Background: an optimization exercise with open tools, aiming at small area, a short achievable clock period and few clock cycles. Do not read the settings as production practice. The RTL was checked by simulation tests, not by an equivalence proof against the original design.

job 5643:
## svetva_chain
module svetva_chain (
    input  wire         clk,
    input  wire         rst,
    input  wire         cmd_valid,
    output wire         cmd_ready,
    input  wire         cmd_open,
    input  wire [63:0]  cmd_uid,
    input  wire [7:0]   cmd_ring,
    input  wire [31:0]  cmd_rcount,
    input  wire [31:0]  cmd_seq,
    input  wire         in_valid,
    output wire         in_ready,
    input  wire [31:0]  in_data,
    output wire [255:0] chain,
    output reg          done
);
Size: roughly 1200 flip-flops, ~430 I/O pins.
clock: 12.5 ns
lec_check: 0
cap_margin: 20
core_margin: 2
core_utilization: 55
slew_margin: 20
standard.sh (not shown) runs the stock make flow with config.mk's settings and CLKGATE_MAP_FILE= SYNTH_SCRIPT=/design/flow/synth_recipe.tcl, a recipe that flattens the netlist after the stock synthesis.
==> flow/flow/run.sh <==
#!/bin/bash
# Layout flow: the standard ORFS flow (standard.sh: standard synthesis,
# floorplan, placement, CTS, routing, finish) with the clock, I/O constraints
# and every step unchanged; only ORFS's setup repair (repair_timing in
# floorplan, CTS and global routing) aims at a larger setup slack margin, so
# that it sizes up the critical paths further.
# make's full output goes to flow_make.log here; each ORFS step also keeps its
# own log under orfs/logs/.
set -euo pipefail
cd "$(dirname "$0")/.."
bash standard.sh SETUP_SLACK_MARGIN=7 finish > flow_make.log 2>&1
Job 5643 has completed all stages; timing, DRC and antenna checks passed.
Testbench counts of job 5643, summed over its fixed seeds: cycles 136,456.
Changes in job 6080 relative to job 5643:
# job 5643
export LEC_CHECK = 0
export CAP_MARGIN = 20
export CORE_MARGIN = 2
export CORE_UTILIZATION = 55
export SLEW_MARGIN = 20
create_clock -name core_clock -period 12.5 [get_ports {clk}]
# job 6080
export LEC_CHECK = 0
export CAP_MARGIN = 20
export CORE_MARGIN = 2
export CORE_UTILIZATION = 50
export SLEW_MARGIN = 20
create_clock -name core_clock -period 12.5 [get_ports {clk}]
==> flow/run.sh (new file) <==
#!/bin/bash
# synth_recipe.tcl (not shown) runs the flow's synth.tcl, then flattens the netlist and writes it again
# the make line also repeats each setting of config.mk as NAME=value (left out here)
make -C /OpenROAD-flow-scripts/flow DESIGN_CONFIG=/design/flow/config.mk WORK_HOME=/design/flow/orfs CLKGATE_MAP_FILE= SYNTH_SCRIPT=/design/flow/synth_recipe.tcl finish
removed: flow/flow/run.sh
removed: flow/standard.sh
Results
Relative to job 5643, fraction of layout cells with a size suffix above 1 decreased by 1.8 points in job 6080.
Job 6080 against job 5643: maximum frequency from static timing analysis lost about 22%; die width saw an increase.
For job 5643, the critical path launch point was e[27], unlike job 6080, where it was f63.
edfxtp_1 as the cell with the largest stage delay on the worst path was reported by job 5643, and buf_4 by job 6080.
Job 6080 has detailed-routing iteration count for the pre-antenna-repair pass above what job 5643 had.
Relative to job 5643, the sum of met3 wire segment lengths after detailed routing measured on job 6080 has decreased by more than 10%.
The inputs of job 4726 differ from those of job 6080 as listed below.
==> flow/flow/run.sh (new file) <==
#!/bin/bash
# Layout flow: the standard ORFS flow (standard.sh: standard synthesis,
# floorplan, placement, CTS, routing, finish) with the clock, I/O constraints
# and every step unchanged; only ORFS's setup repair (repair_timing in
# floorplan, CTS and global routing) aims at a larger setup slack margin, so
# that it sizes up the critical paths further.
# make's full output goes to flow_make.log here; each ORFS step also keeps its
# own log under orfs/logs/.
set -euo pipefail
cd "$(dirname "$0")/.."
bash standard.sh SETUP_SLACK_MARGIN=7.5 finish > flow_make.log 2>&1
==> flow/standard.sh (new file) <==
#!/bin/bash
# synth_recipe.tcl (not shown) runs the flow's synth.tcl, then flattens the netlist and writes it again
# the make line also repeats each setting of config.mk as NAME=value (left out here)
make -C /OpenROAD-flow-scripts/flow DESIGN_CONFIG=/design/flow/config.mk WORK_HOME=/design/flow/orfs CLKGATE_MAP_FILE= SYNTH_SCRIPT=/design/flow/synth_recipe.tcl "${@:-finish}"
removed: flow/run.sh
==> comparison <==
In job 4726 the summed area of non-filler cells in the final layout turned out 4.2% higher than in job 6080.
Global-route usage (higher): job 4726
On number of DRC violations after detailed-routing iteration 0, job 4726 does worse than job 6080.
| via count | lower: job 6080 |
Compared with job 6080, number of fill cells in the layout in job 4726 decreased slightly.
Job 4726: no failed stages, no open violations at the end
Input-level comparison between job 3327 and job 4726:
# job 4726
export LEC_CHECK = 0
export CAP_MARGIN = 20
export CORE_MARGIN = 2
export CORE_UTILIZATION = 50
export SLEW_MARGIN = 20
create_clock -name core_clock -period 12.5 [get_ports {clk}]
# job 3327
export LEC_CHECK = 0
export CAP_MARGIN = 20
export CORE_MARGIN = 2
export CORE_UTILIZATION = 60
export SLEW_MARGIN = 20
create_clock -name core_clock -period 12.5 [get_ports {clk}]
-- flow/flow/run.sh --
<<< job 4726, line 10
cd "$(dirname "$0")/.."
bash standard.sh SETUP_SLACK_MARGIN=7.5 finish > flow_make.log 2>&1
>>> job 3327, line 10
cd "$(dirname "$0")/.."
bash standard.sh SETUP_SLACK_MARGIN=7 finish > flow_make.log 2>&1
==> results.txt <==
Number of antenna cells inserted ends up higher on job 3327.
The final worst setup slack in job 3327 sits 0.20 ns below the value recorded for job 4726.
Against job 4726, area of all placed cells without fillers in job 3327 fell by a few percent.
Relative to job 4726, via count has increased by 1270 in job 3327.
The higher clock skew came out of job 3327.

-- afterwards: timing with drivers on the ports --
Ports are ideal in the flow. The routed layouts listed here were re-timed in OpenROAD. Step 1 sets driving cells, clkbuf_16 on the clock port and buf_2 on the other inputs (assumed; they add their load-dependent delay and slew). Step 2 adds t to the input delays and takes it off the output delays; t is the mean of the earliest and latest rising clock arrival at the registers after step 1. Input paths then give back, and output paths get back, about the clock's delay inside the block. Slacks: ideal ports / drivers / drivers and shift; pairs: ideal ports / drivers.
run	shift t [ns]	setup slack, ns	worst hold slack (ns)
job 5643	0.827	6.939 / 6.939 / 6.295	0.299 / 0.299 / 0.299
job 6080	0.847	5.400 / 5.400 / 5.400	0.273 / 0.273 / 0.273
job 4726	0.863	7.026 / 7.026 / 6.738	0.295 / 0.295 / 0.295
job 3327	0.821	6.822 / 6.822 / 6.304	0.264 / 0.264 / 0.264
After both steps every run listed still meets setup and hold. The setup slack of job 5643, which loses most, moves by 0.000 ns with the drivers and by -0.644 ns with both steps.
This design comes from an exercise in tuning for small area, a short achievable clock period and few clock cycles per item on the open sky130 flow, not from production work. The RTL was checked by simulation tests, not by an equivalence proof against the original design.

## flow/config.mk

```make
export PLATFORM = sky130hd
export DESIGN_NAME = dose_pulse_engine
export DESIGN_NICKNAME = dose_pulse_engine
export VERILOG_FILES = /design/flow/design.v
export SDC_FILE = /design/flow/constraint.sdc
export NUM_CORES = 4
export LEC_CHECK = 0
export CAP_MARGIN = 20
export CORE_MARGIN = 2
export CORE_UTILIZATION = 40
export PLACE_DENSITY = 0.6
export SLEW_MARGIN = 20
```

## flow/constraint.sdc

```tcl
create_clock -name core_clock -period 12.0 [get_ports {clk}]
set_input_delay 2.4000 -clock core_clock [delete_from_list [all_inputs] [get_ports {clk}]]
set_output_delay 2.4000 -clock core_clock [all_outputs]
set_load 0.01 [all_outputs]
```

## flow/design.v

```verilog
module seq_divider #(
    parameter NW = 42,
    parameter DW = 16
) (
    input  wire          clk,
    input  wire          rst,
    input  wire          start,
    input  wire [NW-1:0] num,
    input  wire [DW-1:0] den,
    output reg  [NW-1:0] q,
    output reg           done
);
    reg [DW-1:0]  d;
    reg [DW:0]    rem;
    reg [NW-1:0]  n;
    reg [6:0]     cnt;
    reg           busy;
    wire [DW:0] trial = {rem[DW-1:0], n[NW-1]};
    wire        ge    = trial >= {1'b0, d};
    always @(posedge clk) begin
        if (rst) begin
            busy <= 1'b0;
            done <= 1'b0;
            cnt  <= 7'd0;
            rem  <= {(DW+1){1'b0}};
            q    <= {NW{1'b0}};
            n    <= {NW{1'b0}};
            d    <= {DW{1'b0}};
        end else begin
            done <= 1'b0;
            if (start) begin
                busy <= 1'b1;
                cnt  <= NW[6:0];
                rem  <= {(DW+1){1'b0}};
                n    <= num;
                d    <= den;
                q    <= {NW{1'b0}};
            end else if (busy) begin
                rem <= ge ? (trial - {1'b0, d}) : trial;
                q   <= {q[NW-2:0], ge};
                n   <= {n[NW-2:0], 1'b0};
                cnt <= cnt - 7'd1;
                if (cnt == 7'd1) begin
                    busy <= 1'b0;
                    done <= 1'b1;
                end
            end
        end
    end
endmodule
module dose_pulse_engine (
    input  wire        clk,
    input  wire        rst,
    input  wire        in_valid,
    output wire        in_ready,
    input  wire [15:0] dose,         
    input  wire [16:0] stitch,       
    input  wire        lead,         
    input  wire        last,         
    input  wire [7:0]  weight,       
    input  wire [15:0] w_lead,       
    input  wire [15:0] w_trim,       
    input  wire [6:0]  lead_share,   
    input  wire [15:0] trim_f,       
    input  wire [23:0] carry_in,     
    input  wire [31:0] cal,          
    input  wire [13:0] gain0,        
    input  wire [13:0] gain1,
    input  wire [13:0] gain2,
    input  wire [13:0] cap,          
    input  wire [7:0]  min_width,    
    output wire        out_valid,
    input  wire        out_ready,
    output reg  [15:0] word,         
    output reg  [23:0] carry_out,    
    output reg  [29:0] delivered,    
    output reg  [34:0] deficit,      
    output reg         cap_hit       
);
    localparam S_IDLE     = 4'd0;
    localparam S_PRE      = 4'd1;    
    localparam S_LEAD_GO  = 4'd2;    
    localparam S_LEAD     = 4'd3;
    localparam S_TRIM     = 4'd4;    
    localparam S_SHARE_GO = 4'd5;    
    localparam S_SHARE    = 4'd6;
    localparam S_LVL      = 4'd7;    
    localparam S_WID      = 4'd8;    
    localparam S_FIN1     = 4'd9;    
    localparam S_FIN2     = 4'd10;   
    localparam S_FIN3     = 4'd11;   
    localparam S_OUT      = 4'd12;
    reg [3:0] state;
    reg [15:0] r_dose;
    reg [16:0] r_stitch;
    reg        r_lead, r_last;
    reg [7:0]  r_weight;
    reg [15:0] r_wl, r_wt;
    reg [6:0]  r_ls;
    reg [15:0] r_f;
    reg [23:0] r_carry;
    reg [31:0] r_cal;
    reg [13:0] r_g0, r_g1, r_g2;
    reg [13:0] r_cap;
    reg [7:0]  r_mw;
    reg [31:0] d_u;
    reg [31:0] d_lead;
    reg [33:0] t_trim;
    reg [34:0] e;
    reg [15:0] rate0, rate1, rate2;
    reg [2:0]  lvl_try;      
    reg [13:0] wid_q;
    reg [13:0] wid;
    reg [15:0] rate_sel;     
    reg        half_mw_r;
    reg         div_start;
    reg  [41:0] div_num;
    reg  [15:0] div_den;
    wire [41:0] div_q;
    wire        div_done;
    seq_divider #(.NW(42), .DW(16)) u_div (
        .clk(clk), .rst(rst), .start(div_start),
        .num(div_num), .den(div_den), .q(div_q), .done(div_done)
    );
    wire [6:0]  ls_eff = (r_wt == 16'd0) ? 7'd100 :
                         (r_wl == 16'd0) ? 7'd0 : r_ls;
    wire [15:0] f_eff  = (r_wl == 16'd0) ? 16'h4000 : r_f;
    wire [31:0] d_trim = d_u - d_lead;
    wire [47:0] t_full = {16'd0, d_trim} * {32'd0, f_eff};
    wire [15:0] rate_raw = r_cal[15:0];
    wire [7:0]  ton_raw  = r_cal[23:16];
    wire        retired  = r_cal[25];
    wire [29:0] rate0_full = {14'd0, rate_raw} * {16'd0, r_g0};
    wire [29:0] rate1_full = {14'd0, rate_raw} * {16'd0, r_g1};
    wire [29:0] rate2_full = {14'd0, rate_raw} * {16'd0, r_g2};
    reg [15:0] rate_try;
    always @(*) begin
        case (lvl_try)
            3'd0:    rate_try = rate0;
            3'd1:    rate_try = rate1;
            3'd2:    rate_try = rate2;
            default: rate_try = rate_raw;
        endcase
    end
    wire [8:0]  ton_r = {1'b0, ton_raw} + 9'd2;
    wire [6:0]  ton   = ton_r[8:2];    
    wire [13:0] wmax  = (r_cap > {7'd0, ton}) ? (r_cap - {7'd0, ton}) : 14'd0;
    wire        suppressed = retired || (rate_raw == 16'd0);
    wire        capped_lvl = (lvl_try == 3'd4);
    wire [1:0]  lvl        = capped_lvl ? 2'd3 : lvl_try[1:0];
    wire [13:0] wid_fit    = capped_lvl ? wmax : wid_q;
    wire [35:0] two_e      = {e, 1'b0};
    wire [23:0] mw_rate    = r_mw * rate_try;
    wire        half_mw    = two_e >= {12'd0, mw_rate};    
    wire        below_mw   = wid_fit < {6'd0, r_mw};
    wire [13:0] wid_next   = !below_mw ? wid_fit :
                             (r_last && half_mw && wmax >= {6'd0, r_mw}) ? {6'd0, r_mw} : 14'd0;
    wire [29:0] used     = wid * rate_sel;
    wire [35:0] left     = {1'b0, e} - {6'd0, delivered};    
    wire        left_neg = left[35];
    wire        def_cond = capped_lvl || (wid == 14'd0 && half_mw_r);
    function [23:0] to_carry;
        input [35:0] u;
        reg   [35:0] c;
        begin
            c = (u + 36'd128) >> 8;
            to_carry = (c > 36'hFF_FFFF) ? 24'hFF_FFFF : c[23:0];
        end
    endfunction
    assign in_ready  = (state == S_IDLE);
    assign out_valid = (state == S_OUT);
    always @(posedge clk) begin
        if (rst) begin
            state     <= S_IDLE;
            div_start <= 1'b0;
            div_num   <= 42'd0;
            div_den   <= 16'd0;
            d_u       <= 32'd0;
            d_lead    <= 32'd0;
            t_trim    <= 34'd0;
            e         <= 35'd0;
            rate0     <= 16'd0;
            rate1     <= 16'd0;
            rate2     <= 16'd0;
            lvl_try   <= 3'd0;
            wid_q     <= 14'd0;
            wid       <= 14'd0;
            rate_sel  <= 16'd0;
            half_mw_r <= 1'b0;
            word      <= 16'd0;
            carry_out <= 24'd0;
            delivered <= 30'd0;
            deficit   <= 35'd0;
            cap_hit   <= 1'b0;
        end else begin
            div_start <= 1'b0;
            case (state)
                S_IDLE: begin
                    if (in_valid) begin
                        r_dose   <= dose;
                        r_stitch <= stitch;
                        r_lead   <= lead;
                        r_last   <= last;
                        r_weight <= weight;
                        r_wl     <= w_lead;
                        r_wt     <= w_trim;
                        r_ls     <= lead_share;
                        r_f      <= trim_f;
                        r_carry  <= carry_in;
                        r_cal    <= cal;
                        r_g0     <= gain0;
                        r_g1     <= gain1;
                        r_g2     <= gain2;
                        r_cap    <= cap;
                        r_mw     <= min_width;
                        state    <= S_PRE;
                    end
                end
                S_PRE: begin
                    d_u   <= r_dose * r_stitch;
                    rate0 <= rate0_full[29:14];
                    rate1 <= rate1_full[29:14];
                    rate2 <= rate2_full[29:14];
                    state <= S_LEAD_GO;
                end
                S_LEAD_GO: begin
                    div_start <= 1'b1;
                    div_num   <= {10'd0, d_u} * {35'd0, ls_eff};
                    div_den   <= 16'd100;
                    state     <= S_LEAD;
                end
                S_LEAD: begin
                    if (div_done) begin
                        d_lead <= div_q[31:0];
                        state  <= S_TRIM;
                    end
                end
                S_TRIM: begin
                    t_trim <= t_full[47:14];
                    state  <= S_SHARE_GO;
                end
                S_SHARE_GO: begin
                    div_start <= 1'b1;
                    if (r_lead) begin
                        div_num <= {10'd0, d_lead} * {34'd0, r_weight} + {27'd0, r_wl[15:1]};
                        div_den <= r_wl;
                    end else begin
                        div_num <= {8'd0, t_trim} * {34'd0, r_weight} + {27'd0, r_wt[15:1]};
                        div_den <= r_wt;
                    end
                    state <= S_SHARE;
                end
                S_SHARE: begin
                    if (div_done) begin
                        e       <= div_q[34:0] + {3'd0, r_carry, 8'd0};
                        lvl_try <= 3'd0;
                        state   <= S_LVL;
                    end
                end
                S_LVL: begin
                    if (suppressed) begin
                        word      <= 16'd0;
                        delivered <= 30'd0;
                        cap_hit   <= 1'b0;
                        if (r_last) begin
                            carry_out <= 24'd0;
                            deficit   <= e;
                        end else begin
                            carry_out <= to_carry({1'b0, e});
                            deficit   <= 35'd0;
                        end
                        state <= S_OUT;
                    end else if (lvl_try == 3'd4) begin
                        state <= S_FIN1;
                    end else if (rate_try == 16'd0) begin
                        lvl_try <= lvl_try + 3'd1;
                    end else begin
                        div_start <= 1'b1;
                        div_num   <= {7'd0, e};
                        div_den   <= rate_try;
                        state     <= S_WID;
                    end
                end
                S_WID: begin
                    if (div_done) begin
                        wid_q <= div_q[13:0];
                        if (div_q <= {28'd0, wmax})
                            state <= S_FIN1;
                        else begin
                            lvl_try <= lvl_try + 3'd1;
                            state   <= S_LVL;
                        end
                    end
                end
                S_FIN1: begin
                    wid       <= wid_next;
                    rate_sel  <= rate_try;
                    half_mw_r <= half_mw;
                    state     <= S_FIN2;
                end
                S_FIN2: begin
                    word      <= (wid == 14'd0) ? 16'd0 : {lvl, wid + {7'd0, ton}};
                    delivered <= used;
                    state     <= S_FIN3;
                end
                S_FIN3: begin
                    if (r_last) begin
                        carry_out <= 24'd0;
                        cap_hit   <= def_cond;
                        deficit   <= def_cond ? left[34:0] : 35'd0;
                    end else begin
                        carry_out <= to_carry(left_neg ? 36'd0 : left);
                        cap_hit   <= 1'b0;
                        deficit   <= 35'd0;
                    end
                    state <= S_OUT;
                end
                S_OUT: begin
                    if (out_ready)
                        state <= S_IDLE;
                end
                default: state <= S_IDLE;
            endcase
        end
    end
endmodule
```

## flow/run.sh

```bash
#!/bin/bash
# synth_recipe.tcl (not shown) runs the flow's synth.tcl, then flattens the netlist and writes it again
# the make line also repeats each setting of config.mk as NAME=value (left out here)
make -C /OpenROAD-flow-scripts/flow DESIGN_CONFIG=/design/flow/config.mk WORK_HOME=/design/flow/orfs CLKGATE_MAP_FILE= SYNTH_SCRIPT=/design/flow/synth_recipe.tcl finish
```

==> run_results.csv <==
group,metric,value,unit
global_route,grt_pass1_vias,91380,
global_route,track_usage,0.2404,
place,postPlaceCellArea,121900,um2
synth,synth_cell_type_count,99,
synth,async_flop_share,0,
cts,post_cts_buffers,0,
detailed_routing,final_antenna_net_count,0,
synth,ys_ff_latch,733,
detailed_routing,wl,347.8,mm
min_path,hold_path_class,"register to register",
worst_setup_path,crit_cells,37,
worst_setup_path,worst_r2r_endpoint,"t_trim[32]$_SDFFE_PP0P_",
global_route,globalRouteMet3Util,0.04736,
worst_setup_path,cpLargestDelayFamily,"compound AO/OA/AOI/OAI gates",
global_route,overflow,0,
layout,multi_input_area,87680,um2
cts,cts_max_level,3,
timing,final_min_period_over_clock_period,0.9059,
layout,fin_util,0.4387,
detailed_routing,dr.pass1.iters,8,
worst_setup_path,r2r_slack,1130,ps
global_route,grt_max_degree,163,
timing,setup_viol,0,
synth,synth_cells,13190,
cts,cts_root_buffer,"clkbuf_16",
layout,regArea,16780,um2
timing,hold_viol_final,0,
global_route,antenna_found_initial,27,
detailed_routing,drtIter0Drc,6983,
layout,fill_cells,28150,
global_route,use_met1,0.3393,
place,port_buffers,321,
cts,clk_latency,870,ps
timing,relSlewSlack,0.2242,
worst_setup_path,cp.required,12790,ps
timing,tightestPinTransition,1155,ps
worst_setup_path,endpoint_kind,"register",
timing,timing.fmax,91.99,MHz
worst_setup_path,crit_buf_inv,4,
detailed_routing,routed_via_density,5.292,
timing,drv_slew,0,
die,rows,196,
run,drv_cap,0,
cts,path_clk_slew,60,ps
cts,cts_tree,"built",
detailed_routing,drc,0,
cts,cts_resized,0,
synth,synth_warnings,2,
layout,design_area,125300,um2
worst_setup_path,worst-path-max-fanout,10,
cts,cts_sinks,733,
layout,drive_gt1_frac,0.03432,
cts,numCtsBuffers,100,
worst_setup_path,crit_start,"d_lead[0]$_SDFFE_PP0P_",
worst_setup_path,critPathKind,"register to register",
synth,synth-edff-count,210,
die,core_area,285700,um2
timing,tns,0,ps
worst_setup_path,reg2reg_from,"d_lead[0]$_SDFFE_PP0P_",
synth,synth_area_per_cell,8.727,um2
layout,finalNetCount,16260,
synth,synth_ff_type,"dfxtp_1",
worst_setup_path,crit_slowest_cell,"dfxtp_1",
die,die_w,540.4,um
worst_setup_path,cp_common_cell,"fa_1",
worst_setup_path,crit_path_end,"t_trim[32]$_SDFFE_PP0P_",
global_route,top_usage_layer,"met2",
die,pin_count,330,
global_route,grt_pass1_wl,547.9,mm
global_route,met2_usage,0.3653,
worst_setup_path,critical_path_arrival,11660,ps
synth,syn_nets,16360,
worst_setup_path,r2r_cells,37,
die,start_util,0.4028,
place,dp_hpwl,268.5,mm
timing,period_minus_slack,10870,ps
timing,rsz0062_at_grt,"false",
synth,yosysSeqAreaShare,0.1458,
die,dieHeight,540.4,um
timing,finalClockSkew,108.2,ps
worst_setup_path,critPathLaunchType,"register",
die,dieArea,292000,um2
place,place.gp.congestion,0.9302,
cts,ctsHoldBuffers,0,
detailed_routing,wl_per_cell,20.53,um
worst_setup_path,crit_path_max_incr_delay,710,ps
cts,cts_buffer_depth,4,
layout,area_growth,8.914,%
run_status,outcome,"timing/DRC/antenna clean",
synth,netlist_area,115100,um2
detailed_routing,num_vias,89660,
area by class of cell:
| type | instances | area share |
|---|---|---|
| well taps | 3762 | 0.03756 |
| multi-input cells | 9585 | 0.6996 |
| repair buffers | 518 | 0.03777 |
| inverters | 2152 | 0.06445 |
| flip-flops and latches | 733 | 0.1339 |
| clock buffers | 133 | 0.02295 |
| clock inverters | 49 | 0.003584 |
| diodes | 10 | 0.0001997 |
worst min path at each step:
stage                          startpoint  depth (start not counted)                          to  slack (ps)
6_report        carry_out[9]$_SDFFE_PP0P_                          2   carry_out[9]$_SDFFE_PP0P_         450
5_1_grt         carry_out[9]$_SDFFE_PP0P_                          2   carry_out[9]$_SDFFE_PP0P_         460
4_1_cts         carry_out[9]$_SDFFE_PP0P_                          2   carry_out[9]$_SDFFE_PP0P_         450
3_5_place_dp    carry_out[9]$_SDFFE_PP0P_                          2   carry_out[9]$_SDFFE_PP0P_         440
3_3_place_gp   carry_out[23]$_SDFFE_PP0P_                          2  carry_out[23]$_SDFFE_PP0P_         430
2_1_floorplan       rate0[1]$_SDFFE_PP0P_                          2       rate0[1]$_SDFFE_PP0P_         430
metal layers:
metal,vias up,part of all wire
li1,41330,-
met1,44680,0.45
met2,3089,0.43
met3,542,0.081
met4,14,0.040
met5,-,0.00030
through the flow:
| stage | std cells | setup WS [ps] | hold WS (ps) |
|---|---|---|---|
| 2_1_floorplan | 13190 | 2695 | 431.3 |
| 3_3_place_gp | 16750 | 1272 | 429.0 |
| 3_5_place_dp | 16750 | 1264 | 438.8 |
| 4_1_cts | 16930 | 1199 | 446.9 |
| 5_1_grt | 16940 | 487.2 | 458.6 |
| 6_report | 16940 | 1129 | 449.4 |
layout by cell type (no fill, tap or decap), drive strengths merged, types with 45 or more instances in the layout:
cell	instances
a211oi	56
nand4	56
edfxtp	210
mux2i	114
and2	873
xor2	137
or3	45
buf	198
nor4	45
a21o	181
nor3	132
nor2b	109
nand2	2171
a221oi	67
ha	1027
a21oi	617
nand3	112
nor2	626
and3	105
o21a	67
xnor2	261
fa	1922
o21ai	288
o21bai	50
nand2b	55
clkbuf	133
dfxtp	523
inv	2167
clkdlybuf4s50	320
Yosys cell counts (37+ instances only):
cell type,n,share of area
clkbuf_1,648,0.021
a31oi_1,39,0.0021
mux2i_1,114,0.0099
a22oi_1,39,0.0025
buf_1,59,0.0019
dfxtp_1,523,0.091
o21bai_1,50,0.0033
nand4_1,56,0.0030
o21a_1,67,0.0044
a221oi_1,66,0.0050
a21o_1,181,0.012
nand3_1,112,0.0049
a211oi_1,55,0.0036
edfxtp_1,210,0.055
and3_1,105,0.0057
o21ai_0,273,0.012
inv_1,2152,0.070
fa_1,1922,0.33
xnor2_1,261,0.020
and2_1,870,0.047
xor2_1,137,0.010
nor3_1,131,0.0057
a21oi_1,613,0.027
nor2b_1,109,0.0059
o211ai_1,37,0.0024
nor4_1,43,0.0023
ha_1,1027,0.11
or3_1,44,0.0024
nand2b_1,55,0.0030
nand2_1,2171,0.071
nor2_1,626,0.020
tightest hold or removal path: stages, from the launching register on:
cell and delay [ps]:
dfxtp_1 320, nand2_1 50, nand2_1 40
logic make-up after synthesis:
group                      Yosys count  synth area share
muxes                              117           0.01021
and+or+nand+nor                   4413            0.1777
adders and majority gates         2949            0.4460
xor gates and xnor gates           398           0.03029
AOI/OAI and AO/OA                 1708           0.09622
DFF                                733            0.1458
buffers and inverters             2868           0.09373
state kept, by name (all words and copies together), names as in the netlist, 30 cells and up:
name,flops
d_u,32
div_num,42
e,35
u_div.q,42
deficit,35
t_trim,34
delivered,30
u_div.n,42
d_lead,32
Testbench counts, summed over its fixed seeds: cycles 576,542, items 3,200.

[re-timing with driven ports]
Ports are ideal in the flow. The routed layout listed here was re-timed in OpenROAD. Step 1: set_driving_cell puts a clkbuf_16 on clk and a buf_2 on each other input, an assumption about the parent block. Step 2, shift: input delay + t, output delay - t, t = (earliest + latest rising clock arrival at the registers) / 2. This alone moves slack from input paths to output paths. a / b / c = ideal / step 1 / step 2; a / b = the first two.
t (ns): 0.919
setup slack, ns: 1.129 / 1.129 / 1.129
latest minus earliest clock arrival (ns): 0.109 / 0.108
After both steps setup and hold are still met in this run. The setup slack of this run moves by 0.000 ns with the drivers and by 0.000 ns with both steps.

* [TASK PROMPT] Looking at the entries above, can you reproduce exactly the lines from the one that holds "ha_1,1027,0.11" through the one that holds "synth area share", and only those?

* [RESULT OF THE TASK]
ha_1,1027,0.11
or3_1,44,0.0024
nand2b_1,55,0.0030
nand2_1,2171,0.071
nor2_1,626,0.020
tightest hold or removal path: stages, from the launching register on:
cell and delay [ps]:
dfxtp_1 320, nand2_1 50, nand2_1 40
logic make-up after synthesis:
group                      Yosys count  synth area share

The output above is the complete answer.